> [Problem to work on]: Please count the lines in the listing below where the word "HPWL" appears. Give the number only.

□ □ □ □ □

==> src/rtl/rc4_pkg.sv <==
// Shared widths and FSM encodings for the RC4 keystream consumer.
// Imported by the FIFO and the XOR stream top.
package rc4_pkg;

    localparam int BYTE_W = 8;

    typedef enum logic [1:0] {
        ST_IDLE = 2'd0,
        ST_RUN  = 2'd1,
        ST_DONE = 2'd2
    } state_t;

endpackage

==> src/rtl/rc4_ks_fifo.sv <==
// Keystream byte FIFO, DEPTH entries (power of 2), head presented combinationally.
// Latency: a byte pushed in cycle N is at dout from cycle N+1 (no bypass).
// Backpressure: pushes while full and pops while empty are ignored.
module rc4_ks_fifo
    import rc4_pkg::*;
#(
    parameter int DEPTH = 4
) (
    input  logic                      clk,
    input  logic                      rst_n,
    input  logic                      push,
    input  logic                      pop,
    input  logic [BYTE_W-1:0]         din,
    output logic [BYTE_W-1:0]         dout,
    output logic [$clog2(DEPTH):0]    count,
    output logic                      full,
    output logic                      empty
);

    localparam int AW = $clog2(DEPTH);
    localparam int CW = AW + 1;

    logic [BYTE_W-1:0] mem [DEPTH];
    logic [AW-1:0]     wr_ptr;
    logic [AW-1:0]     rd_ptr;
    logic              do_push;
    logic              do_pop;

    assign full    = (count == CW'(DEPTH));
    assign empty   = (count == '0);
    assign do_push = push && !full;
    assign do_pop  = pop && !empty;
    assign dout    = mem[rd_ptr];

    // Storage carries no reset; only pointers and count define validity.
    always_ff @(posedge clk) begin
        if (do_push) begin
            mem[wr_ptr] <= din;
        end
    end

    // Pointer width equals log2(DEPTH), so increments wrap modulo DEPTH.
    always_ff @(posedge clk or negedge rst_n) begin
        if (!rst_n) begin
            wr_ptr <= '0;
            rd_ptr <= '0;
            count  <= '0;
        end else begin
            if (do_push) begin
                wr_ptr <= wr_ptr + 1'b1;
            end
            if (do_pop) begin
                rd_ptr <= rd_ptr + 1'b1;
            end
            case ({do_push, do_pop})
                2'b10:   count <= count + 1'b1;
                2'b01:   count <= count - 1'b1;
                default: count <= count;
            endcase
        end
    end

endmodule

==> src/rtl/rc4_xor_stream.sv <==
// XORs plaintext with buffered RC4 keystream, counting bytes to msg_len then raising done.
// Latency: 1 cycle from plaintext accept to ct_valid; 1 byte/cycle with ct_ready high.
// Backpressure: ct_ready low holds ct_data/ct_valid and drops pt_ready; ks_ready low when FIFO full.
module rc4_xor_stream
    import rc4_pkg::*;
#(
    parameter int KS_DEPTH = 4,
    parameter int LEN_W    = 8
) (
    input  logic              clk,
    input  logic              rst_n,
    input  logic              start,
    input  logic [LEN_W-1:0]  msg_len,
    input  logic              ks_valid,
    input  logic [BYTE_W-1:0] ks_byte,
    output logic              ks_ready,
    input  logic              pt_valid,
    input  logic [BYTE_W-1:0] pt_data,
    output logic              pt_ready,
    output logic              ct_valid,
    output logic [BYTE_W-1:0] ct_data,
    input  logic              ct_ready,
    output logic              busy,
    output logic              done
);

    localparam int CW = $clog2(KS_DEPTH) + 1;

    state_t            state;
    logic [LEN_W-1:0]  len_q;
    logic [LEN_W-1:0]  cnt;
    logic [BYTE_W-1:0] ks_head;
    logic [CW-1:0]     ks_count;
    logic              fifo_full;
    logic              fifo_empty;
    logic              fire;
    logic              unused_ks_count;

    assign unused_ks_count = ^ks_count;

    rc4_ks_fifo #(
        .DEPTH (KS_DEPTH)
    ) u_ks_fifo (
        .clk   (clk),
        .rst_n (rst_n),
        .push  (ks_valid && ks_ready),
        .pop   (fire),
        .din   (ks_byte),
        .dout  (ks_head),
        .count (ks_count),
        .full  (fifo_full),
        .empty (fifo_empty)
    );

    // Full flag comes from the registered count, so a same-cycle pop never frees a slot early.
    assign ks_ready = !fifo_full;
    assign busy     = (state == ST_RUN);
    assign pt_ready = (state == ST_RUN) && !fifo_empty && (cnt < len_q)
                      && (!ct_valid || ct_ready);
    assign fire     = pt_valid && pt_ready;

    always_ff @(posedge clk or negedge rst_n) begin
        if (!rst_n) begin
            state    <= ST_IDLE;
            len_q    <= '0;
            cnt      <= '0;
            ct_valid <= 1'b0;
            ct_data  <= '0;
            done     <= 1'b0;
        end else begin
            case (state)
                ST_IDLE, ST_DONE: begin
                    if (start) begin
                        len_q <= msg_len;
                        cnt   <= '0;
                        if (msg_len == '0) begin
                            state <= ST_DONE;
                            done  <= 1'b1;
                        end else begin
                            state <= ST_RUN;
                            done  <= 1'b0;
                        end
                    end
                end
                ST_RUN: begin
                    if (fire) begin
                        ct_data  <= pt_data ^ ks_head;
                        ct_valid <= 1'b1;
                        cnt      <= cnt + 1'b1;
                    end else if (ct_ready) begin
                        ct_valid <= 1'b0;
                    end
                    // cnt == len_q blocks further fires, so this is the final byte leaving.
                    if (ct_valid && ct_ready && (cnt == len_q)) begin
                        state <= ST_DONE;
                        done  <= 1'b1;
                    end
                end
                default: state <= ST_IDLE;
            endcase
        end
    end

endmodule

==> config.mk <==
export PLATFORM = sky130hd
export DESIGN_NAME = rc4_xor_stream
export DESIGN_NICKNAME = d
export VERILOG_FILES = /design/src/rtl/rc4_pkg.sv /design/src/rtl/rc4_ks_fifo.sv /design/src/rtl/rc4_xor_stream.sv
export SDC_FILE = /design/constraint.sdc
export NUM_CORES = 1
export LEC_CHECK = 0
export BUFFER_PORTS_ARGS = -buffer_cell sky130_fd_sc_hd__buf_4
export CAP_MARGIN = 40
export CORE_UTILIZATION = 52
export CTS_CLUSTER_SIZE = 24
export DETAILED_ROUTE_END_ITERATION = 16
export MAX_ROUTING_LAYER = met4
export PLACE_DENSITY = 0.76
export SLEW_MARGIN = 20
export SYNTH_ARGS = -nofsm -noshare
export SYNTH_HDL_FRONTEND = slang
export SYNTH_HIERARCHICAL = 1
export SYNTH_SLANG_ARGS = --single-unit
==> constraint.sdc <==
create_clock -name clk -period 2.8 [get_ports clk]
set_clock_uncertainty 0.15 [all_clocks]
set_input_delay 0.14 -clock clk [delete_from_list [all_inputs] [get_ports clk]]
set_output_delay 0.14 -clock clk [all_outputs]
set_load 0.005 [all_outputs]
==> run summary, run 1 <==
run status = complete, no violations
Critical Path Max Stage Delay = 0.45 ns
row count = 28
fmax = 375 MHz
Worst EP arrival = 2.78 ns
Post-Route Utilization = 69.0%
Setup TNS Final = 0 ns
largest net degree at the start of global routing = 36
adder-cell area share of the yosys netlist = 6.08%
EDFF count, synth = 32
Setup crit end kind = register
cell taking the most area after synthesis = edfxtp_1
DIE WIDTH = 80.6 um
unrepaired setup endpoints after global routing = no
Yosys reg bits = 67
top cells by count, synth = dfrtp_1, edfxtp_1, nand2_1, inv_1, ha_1
Critical Path, Cell by Cell = ha_1, a21oi_2, o2111a_2, nand3_4, inv_4, o31a_2, ha_4, inv_1, fa_1, xor2_1, nor2_1, xor2_1
routed vias/inst = 5.47
ANT cells = 0
Worst R2R End = u_ks_fifo/count[2]
Detailed Routing Iterations Pass 1 = 4
DIE HEIGHT = 80.6 um
CP startpoint = cnt[2]
final WL = 6510 um
P&R area growth vs syn = 28.0%
clock sink count = 67
fin crit period = 2.66 ns
largest family of logic cells by synthesized area = simple AND/OR/NAND/NOR gates
distinct cell type count of the synthesized netlist = 51
Routed WL per cell = 16.6 um
post-synthesis simple-gate area fraction = 11.7%
most frequently used flop master after synthesis = dfrtp_1
worst setup margin = 0.137 ns
synthesized area per cell = 13.6 um2
CTS Buf Count = 9
Worst-path clk slew = 0.08 ns
WP data required = 2.91 ns
Reg2Reg Launch Point = cnt[2]
WP buf/inv = 2
Synth Area in XOR/XNOR = 3.82%
Global Route Usage Sum = 22.3%
Detailed Place HPWL = 4350 um
Finish-stage setup viols = 0
fin crit share = 95.1%
Final Hold Vio Count = 0
vias in the first global route = 2143
Synth top area share = 29.9%
maximum VDD drop = 540 uV
Clk Latency, worst-skew pair = 0.35 ns
Remaining Overflow, GRT = 0
vias = 2143
Starting DRT DRC Count = 134
slowest CP cell = dfrtp_2
startpoint types = register
CP Depth = 12
nets = 357
DIE AREA = 6490 um2
synthesis warning total = 6
syn nets = 282
Clock H-tree levels = 3
CP dominant cell by count = xor2_1
Final ANT Viol Nets = 0
Post-Place Worst Slack = 0.0444 ns
total core area = 5960 um2
drt drc = 0
min-delay src = pt_data[4]
Syn Inst Count = 237
mux cell area share after synthesis = 10.7%
antenna violations before repair = 0
Worst Hold Class = primary input to register
Synth Cell Area = 3210 um2
Max-slew headroom = 45.6%
CTS Buffer Depth = 2
first-pass GRT wire length = 10200 um
family with the most delay on the worst path = adder cells
root buffer cell = clkbuf_8
P per Cell Area = 1070 nW/um2
share of layout cells above drive strength 1 = 34.7%
num ports = 43
Leakage = 1.68 nW
Starting Density = 53.9%
Synth Area in Compound Gates = 7.13%
CTS tree = done
largest cells by area after synthesis = edfxtp_1, dfrtp_1, mux4_2
ys async rst share = 52.2%
CP Capture Point = u_ks_fifo/count[2]
Seq/Total Area, Yosys = 57.2%
count leader, synth = dfrtp_1
max-slew violation count = 0
Design Power = 4.40 mW
critical path type = register to register
GPL Wtd Cong = 0.857
port bufs = 42
measured slew at the worst slew-check pin = 0.810 ns
max-cap check violation count = 0
Worst R2R Path Depth = 12
R2R setup slack = 0.14 ns
worst-path fanout max = 7
[registers in the layout (all words and copies together), names as in the netlist]
| signal | cells |
|---|---|
| ct_valid | 1 |
| cnt | 8 |
| done | 1 |
| state | 2 |
| len_q | 8 |
| u_ks_fifo/rd_ptr | 2 |
| u_ks_fifo/mem | 32 |
| u_ks_fifo/count | 3 |
| ct_data | 8 |
| u_ks_fifo/wr_ptr | 2 |
[cell usage in the layout, fill, tap and decap left out, drive strengths merged, types with 2 or more instances in the layout]
cell type / synthesis / final
inv: 19 / 21
mux4: 8 / 8
nor3: 3 / 3
nor4: 6 / 6
clkinvlp: 0 / 2
xor2: 11 / 11
dlygate4sd3: 0 / 19
nor2b: 4 / 4
nand2b: 5 / 5
nand2: 23 / 23
a211oi: 2 / 2
mux2: 10 / 10
nand3: 5 / 5
and3: 5 / 5
edfxtp: 32 / 32
nor2: 5 / 5
o21ai: 11 / 11
buf: 3 / 50
xnor2: 3 / 3
clkbuf: 2 / 10
and2: 2 / 2
clkinv: 0 / 2
o31a: 2 / 2
ha: 14 / 14
dfrtp: 35 / 35
nand4: 5 / 5
a221o: 2 / 2
a21oi: 2 / 2
mux2i: 2 / 2
a31oi: 2 / 2
[repair_timing]
| item | 4_1_cts | 5_1_grt |
|---|---|---|
| hold buffers | 19 | 0 |
| setup buffers | 0 | 2 |
| hold endpoints to repair | 78 | 0 |
| setup endpoints to repair | 0 | 1 |
| gates resized for setup | 0 | 12 |
[per-layer routing]
layer  GRT usage (%)  wire length (um)  vias to the layer above
li1                -                 -                     1017
met1            27.3              2810                     1055
met2            35.3              3310                       57
met3            5.45               246                       14
met4            9.82               146                        0
met5               -                 0                        -
[worst reg2reg max path, stage by stage (launching register included)]
cell,delay [ns]
dfrtp_2,0.45
ha_1,0.22
a21oi_2,0.18
o2111a_2,0.29
nand3_4,0.09
inv_4,0.05
o31a_2,0.18
ha_4,0.14
inv_1,0.05
fa_1,0.37
xor2_1,0.15
nor2_1,0.11
xor2_1,0.15
[area by class of cell]
| class | instances | area, um2 |
|---|---|---|
| Clock buffer | 10 | 128 |
| Clock inverter | 6 | 50.0 |
| Fill cell | 412 | 1850 |
| Inverter | 19 | 73.8 |
| Multi-Input combinational cell | 146 | 1360 |
| Sequential cell | 67 | 1840 |
| Tap cell | 75 | 93.8 |
| Timing Repair Buffer | 69 | 566 |
[logic make-up after synthesis]
family | after synthesis
AO/OA/AOI/OAI | 31
multiplexers | 20
buffers and inverters | 24
XOR/XNOR | 14
adder cells (fa/ha/maj) | 15
flip-flops | 67
AND/OR/NAND/NOR | 66
[per-stage QoR]
stage	cell area (um2)	hold slack, ns	cells
2_1_floorplan	3230	-0.306	237
3_3_place_gp	3650	-0.0368	355
3_5_place_dp	3650	-0.0338	355
4_1_cts	4020	0.0309	390
5_1_grt	4110	0.0489	392
6_report	4110	0.0401	392
[worst min path at each step]
stage / slack, ns / endpoint / cells past startpoint
global route: 0.05 / ct_data[4] / 3
detailed placement: -0.03 / ct_data[1] / 1
floorplan: -0.31 / cnt[0] / 0
global placement: -0.04 / ct_data[6] / 1
CTS: 0.03 / ct_data[4] / 3
finish: 0.04 / ct_data[4] / 3
[report_power, final]
group	internal [mW]	switching, mW	total [mW]
Combinational	1.07	0.955	2.03
Clock	0.330	0.403	0.733
Sequential	1.38	0.259	1.64
Total	2.79	1.62	4.40
(Power assumes the default switching activity.)
==> inputs of run 2 (changes only) <==
Settings changed: CORE_ASPECT_RATIO from default to 1.4, CORE_UTILIZATION 52 to 54, CTS_BUF_LIST from default to sky130_fd_sc_hd__clkbuf_4, PLACE_DENSITY 0.76 to 0.78.
==> run summary, run 2 (synthesis gave the netlist of run 1 again) <==
Starting DRT DRC Count = 187
Worst R2R Path Depth = 12
DIE HEIGHT = 93.3 um
largest net degree at the start of global routing = 36
total core area = 5610 um2
Global Route Usage Sum = 24.7%
register share of total power = 37.8%
Worst EP arrival = 2.88 ns
maximum VDD drop = 575 uV
clock sink count = 67
placed instance count = 348
GPL Wtd Cong = 0.861
power share of the clock group = 17.2%
commonest non-fill, non-tap cells in the layout = buf_4, dfrtp_1, edfxtp_1
Clock H-tree levels = 3
Worst-path clk slew = 0.13 ns
most common cell after layout, fill and taps aside = buf_4
Design Power = 4.36 mW
Worst R2R End = u_ks_fifo/count[2]
worst hold slack = 0.0549 ns
Post-Route Utilization = 73.9%
Finished Layout Cells = 394
max-cap check violation count = 0
measured slew at the worst slew-check pin = 0.614 ns
P_sw = 1.57 mW
ANT cells = 0
P per Cell Area = 1050 nW/um2
fmax = 372 MHz
startpoint types = register
worst-path fanout max = 4
Worst Hold Class = primary input to async pin
Reg2Reg Launch Point = cnt[6]
# fillers = 383
fin crit period = 2.69 ns
CTS Buf Count = 9
Setup crit end kind = register
Logic pwr share = 45.0%
share of layout cells above drive strength 1 = 32.8%
DIE WIDTH = 67.2 um
Top reg by flops = u_ks_fifo/mem
max FFs per register = 32
fin crit share = 96.0%
port bufs = 42
drt drc = 0
Leakage = 1.73 nW
Routed WL per cell = 17.3 um
Finish-stage setup viols = 0
routed vias/inst = 5.64
critical path type = register to register
Detailed Routing Iterations Pass 1 = 4
CTS Buffer Depth = 2
first-pass GRT wire length = 10600 um
Starting Density = 57.3%
sw frac = 36.1%
run status = complete, no violations
final WL = 6800 um
nets = 366
Final Hold Vio Count = 0
DIE AREA = 6260 um2
R2R setup slack = 0.11 ns
Final Cell Area = 4140 um2
Detailed Place HPWL = 4500 um
DP Area = 3640 um2
CTS tree = done
vias = 2222
unrepaired setup endpoints after global routing = no
Remaining Overflow, GRT = 0
root buffer cell = clkbuf_4
Clk Latency, worst-skew pair = 0.41 ns
max-slew violation count = 0
vias in the first global route = 2359
P&R area growth vs syn = 29.0%
row count = 32
num ports = 43
Final ANT Viol Nets = 0
Max-slew headroom = 59.1%
antenna violations before repair = 0
WP data required = 2.99 ns
Int Pwr = 2.78 mW
-- run 2: cell types whose count changed in the layout (fill, tap and decap cells not counted), sizes merged --
cell and change:
bufinv +2, dlygate4sd3 +8, inv +1, clkbuf -1, clkinvlp -2, buf +1
-- run 2: worst max-delay path by stage --
stage	from	end	slack, ns	cells past startpoint
2_1_floorplan	len_q[5]	u_ks_fifo/count[2]	0.004	14
3_3_place_gp	cnt[5]	u_ks_fifo/count[2]	0.09	12
3_5_place_dp	cnt[5]	u_ks_fifo/count[2]	-0.003	12
4_1_cts	len_q[5]	u_ks_fifo/count[2]	0.02	13
5_1_grt	cnt[3]	u_ks_fifo/count[2]	0.02	12
6_report	cnt[6]	u_ks_fifo/count[2]	0.11	12
-- run 2: stage by stage --
stage               setup WS, ns  setup TNS, ns
floorplan                0.00432              0
global placement          0.0922              0
detailed placement      -0.00297       -0.00297
CTS                       0.0201              0
global route              0.0185              0
finish                     0.111              0
-- run 2: what timing repair did --
item	CTS	global route
gates resized for setup	1	8
endpoints found under the setup margin	1	2
hold endpoints to repair	86	1
buffers inserted	0	3
hold buffers	26	1
pin swaps	0	4
-- run 2: cell type report --
| class | count | area [um2] | area share (%) |
|---|---|---|---|
| Clock buffer | 9 | 67.6 | 1.63 |
| Clock inverter | 7 | 98.8 | 2.39 |
| Inverter | 19 | 73.8 | 1.78 |
| Multi-Input combinational cell | 146 | 1330 | 32.0 |
| Sequential cell | 67 | 1840 | 44.4 |
| Tap cell | 68 | 85.1 | 2.05 |
| Timing Repair Buffer | 78 | 653 | 15.8 |
-- run 2: critical path, cell delays in order, from the launching register on --
cell and delay (ns):
dfrtp_1 0.43, ha_1 0.34, o21ai_1 0.21, o21a_2 0.21, nand3_4 0.10, inv_4 0.06
o31a_4 0.16, ha_4 0.13, inv_1 0.05, fa_1 0.37, xor2_1 0.15, nor2_1 0.11
xor2_1 0.16
-- run 2: per-layer routing --
metal  share of wire, %  track usage, %  vias up  wire length (um)
met4                3.2            12.4        0               215
met3                4.7            5.85       20               318
met5                  0               -        -                 0
met1                 37            24.5     1086              2490
met2                 56            43.7       75              3780
li1                   -               -     1041                 -
-- run 2: power by group through the flow --
stage	Sequential, mW	Combinational [mW]	Clock (mW)
3_5_place_dp	1.67	1.81	0
2_1_floorplan	1.56	1.36	0
4_1_cts	1.65	1.85	0.759
3_3_place_gp	1.65	1.74	0
6_report	1.65	1.96	0.749
5_1_grt	1.69	2.13	0.800
==> inputs of run 3 (changes only) <==
--- a/config.mk
+++ b/config.mk
@@ -10,3 +10,3 @@
 export CORE_ASPECT_RATIO = 1.4
-export CORE_UTILIZATION = 54
+export CORE_UTILIZATION = 64
 export CTS_BUF_LIST = sky130_fd_sc_hd__clkbuf_4
@@ -15,3 +15,3 @@
 export MAX_ROUTING_LAYER = met4
-export PLACE_DENSITY = 0.78
+export PLACE_DENSITY = 0.87
 export SLEW_MARGIN = 20
==> constraint.sdc (replaced) <==
create_clock -name clk -period 3.2 [get_ports clk]
set_clock_uncertainty 0.15 [all_clocks]
set_input_delay 0.64 -clock clk [delete_from_list [all_inputs] [get_ports clk]]
set_output_delay 0.64 -clock clk [all_outputs]
set_load 0.005 [all_outputs]
==> run summary, run 3 (synthesis gave the netlist of run 1 again) <==
unrepaired setup endpoints after global routing = no
run status = complete, no violations
fin crit period = 3.04 ns
maximum VDD drop = 564 uV
Setup crit end kind = register
CP startpoint = cnt[5]
final WL = 6250 um
WP data required = 3.38 ns
Post-CTS Setup Bufs = 0
Max-slew headroom = 57.9%
Remaining Overflow, GRT = 0
Top reg by flops = u_ks_fifo/mem
clock sink count = 67
Final ANT Viol Nets = 0
Leakage = 1.58 nW
share of layout cells above drive strength 1 = 32.1%
measured slew at the worst slew-check pin = 0.625 ns
max FFs per register = 32
max-slew violation count = 0
Clock H-tree levels = 3
most common cell after layout, fill and taps aside = buf_4
fmax = 329 MHz
routed vias/inst = 5.97
cts hold-fix bufs = 0
CTS tree = done
startpoint types = register
DIE AREA = 5310 um2
family with the most delay on the worst path = adder cells
P&R area growth vs syn = 17.2%
max-cap check violation count = 0
Setup TNS Final = 0 ns
critical path type = register to register
Worst EP arrival = 3.22 ns
CTS Buffer Depth = 2
CTS Buf Count = 9
WP buf/inv = 2
Final Hold Vio Count = 0
Worst-path clk slew = 0.12 ns
nets = 333
fin crit share = 95.1%
first-pass GRT wire length = 9580 um
Worst Hold Class = primary input to async pin
row count = 30
total core area = 4840 um2
drt drc = 0
antenna violations before repair = 0
Global Route Usage Sum = 27.3%
Starting Density = 66.3%
Routed WL per cell = 17.5 um
Finished Layout Cells = 357
slowest CP cell = dfrtp_1
DIE HEIGHT = 85.8 um
port bufs = 42
root buffer cell = clkbuf_4
vias = 2132
P per Cell Area = 963 nW/um2
Reg2Reg Launch Point = cnt[5]
Detailed Place HPWL = 4520 um
Finish-stage setup viols = 0
vias in the first global route = 2117
Critical Path, Cell by Cell = ha_1, a211oi_2, o21a_1, nand3_4, inv_4, o31a_2, ha_1, inv_1, fa_1, xor2_1, nor2_1, xor2_1
Clk Latency, worst-skew pair = 0.40 ns
largest net degree at the start of global routing = 36
Starting DRT DRC Count = 94
# resized after CTS = 0
GPL Wtd Cong = 0.826
Detailed Routing Iterations Pass 1 = 6
Critical Path Max Stage Delay = 0.45 ns
ANT cells = 0
worst-path fanout max = 5
placed instance count = 341
DIE WIDTH = 61.9 um
num ports = 43
commonest non-fill, non-tap cells in the layout = buf_4, dfrtp_1, edfxtp_1
## run 3: worst paths after layout
path | endpoint | slack [ns] | cells past startpoint
hold reg to reg | len_q[0] | 0.35 | 2
setup / recovery | u_ks_fifo/count[2] | 0.16 | 12
min in group clk | u_ks_fifo/mem[1][0] | 0.28 | 1
hold / removal | done | 0.03 | 1
max in group asynchronous | cnt[4] | 2.55 | 1
setup reg to reg | u_ks_fifo/count[2] | 0.16 | 12
## run 3: metal layers
metal	GRT usage [%]	up-vias	routed length (um)	share of wire, %
met4	20.4	0	391	6.3
li1	-	981	-	-
met1	28.3	1022	2290	37
met2	43.8	93	3280	53
met3	5.58	36	284	4.5
met5	-	-	0	0
## run 3: cell type report
| cell class | count | area [um2] |
|---|---|---|
| clock buffers | 9 | 67.6 |
| clock inverters | 7 | 98.8 |
| fillers | 292 | 1080 |
| inverters | 19 | 73.8 |
| multi-input cells | 146 | 1270 |
| flip-flops and latches | 67 | 1840 |
| well taps | 64 | 80.1 |
| repair buffers | 45 | 338 |
## run 3: worst register-to-register path, cell delays in order (launching register included)
cell and delay [ns]:
dfrtp_1 0.45, ha_1 0.35, a211oi_2 0.26, o21a_1 0.29, nand3_4 0.14, inv_4 0.07
o31a_2 0.17, ha_1 0.20, inv_1 0.08, fa_1 0.39, xor2_1 0.16, nor2_1 0.11
xor2_1 0.15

□ □ □ □ □

> [Solution to the problem]: 3